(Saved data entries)
■ ■ ■ ■ ■ ■ ■
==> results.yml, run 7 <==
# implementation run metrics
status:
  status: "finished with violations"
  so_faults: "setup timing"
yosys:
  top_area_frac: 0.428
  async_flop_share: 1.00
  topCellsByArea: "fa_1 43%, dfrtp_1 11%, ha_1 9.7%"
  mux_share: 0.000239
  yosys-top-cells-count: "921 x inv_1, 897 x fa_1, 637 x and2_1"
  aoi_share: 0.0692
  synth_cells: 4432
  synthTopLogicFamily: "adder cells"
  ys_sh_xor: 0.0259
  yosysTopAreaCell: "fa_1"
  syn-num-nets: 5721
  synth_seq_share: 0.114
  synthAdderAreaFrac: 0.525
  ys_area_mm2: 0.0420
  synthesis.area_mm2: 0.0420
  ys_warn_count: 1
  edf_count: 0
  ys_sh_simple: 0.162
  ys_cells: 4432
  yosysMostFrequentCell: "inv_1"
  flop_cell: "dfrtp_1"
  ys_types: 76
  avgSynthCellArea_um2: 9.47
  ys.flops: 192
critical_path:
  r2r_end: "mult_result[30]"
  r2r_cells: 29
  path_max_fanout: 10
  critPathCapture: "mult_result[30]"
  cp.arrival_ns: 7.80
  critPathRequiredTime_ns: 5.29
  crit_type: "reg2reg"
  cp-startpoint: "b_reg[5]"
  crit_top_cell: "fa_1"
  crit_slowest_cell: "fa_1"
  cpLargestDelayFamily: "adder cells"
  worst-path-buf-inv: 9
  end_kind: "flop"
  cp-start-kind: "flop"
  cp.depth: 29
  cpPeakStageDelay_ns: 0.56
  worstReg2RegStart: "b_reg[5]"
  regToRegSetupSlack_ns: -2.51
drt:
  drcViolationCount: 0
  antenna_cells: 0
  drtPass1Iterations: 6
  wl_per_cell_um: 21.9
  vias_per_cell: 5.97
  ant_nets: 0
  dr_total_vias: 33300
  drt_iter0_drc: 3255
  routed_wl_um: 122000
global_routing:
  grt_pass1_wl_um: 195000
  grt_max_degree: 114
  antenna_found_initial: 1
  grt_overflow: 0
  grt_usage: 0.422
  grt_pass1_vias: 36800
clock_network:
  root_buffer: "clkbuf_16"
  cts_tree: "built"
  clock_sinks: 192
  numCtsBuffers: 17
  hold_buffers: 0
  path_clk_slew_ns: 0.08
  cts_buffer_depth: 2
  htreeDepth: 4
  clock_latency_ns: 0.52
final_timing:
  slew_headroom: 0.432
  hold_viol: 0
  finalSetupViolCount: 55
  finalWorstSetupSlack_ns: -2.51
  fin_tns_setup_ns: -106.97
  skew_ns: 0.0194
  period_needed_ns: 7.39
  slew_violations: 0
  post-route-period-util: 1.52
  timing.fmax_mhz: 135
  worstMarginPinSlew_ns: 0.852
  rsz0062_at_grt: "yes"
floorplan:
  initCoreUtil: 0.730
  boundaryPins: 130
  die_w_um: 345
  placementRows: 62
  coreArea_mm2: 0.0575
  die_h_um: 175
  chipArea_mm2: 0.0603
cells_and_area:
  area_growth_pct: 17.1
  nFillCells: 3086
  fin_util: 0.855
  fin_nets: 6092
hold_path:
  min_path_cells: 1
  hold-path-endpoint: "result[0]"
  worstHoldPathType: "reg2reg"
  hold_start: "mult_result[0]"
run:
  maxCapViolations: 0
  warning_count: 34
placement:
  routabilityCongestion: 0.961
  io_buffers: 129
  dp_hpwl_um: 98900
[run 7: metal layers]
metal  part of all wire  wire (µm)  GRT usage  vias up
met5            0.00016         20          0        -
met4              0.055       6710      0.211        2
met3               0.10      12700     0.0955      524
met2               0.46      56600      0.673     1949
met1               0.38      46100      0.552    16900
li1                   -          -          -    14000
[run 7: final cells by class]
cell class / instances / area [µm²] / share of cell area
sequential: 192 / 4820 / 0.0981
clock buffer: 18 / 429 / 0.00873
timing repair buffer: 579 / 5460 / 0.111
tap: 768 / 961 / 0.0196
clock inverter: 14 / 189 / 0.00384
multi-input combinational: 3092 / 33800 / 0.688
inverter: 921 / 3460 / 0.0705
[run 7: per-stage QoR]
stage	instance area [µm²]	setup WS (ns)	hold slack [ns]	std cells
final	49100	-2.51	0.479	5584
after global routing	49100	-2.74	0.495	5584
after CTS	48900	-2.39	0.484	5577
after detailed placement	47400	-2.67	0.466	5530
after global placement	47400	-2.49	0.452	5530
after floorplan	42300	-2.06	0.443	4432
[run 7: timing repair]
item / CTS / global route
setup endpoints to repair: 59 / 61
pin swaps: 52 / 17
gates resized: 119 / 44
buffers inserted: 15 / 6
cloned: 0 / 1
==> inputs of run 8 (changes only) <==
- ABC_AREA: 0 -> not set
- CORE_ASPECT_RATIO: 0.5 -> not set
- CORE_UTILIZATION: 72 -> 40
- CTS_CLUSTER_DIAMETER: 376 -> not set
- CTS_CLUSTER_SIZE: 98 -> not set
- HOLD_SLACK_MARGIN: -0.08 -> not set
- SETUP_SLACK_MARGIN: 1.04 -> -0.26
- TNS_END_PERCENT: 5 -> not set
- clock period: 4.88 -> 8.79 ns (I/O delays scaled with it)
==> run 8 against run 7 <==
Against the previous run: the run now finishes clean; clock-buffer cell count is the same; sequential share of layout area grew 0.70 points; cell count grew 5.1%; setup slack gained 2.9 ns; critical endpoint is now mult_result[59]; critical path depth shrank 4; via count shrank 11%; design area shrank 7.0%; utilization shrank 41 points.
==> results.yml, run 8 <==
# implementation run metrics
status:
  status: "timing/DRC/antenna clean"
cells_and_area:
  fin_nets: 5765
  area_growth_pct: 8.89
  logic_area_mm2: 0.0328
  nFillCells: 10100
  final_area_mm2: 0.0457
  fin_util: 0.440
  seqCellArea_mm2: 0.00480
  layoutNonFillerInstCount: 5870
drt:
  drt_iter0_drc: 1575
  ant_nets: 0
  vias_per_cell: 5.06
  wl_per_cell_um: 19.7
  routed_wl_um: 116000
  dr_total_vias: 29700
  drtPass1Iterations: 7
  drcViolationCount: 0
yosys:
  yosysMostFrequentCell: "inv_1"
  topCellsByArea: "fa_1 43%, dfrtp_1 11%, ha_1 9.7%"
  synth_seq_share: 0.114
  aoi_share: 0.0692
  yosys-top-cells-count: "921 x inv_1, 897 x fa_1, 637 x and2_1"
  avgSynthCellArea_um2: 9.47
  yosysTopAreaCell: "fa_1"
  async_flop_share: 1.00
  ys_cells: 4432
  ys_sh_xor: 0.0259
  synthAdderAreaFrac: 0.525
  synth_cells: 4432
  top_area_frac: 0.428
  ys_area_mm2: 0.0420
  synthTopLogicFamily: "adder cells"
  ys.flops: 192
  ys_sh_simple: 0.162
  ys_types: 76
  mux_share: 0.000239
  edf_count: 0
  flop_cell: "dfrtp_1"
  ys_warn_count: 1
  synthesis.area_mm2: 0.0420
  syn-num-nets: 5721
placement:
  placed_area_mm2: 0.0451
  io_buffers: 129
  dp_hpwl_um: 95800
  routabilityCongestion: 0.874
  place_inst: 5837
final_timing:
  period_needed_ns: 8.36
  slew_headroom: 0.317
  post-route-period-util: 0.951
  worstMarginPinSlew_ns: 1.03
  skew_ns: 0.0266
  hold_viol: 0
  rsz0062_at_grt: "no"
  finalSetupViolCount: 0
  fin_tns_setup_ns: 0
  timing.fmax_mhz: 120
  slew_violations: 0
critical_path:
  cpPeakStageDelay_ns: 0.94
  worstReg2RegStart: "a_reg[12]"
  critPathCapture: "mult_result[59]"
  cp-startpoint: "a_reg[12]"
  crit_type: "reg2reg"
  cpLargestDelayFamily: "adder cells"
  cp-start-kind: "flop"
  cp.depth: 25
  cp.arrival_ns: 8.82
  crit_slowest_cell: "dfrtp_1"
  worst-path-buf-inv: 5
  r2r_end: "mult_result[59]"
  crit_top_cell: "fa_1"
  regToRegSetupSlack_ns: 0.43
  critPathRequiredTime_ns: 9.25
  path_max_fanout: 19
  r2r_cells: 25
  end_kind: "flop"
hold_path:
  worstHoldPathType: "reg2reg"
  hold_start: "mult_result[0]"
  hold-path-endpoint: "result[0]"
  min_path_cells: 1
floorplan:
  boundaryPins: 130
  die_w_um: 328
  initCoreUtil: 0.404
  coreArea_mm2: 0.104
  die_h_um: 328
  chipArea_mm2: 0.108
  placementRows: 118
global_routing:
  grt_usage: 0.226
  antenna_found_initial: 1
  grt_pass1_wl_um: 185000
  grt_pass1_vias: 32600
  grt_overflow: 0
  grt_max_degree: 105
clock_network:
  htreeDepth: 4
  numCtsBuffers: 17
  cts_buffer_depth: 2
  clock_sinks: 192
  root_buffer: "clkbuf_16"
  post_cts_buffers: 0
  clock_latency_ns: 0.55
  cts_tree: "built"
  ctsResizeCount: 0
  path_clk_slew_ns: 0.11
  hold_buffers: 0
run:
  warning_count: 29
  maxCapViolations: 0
■ ■ ■ ■ ■ ■ ■
-- PROBLEM TO SOLVE --
Set down the lines above exactly as written. Begin at the line containing "r2r_cells: 25" and stop after the last line.

-- ANSWER SECTION --
  r2r_cells: 25
  end_kind: "flop"
hold_path:
  worstHoldPathType: "reg2reg"
  hold_start: "mult_result[0]"
  hold-path-endpoint: "result[0]"
  min_path_cells: 1
floorplan:
  boundaryPins: 130
  die_w_um: 328
  initCoreUtil: 0.404
  coreArea_mm2: 0.104
  die_h_um: 328
  chipArea_mm2: 0.108
  placementRows: 118
global_routing:
  grt_usage: 0.226
  antenna_found_initial: 1
  grt_pass1_wl_um: 185000
  grt_pass1_vias: 32600
  grt_overflow: 0
  grt_max_degree: 105
clock_network:
  htreeDepth: 4
  numCtsBuffers: 17
  cts_buffer_depth: 2
  clock_sinks: 192
  root_buffer: "clkbuf_16"
  post_cts_buffers: 0
  clock_latency_ns: 0.55
  cts_tree: "built"
  ctsResizeCount: 0
  path_clk_slew_ns: 0.11
  hold_buffers: 0
run:
  warning_count: 29
  maxCapViolations: 0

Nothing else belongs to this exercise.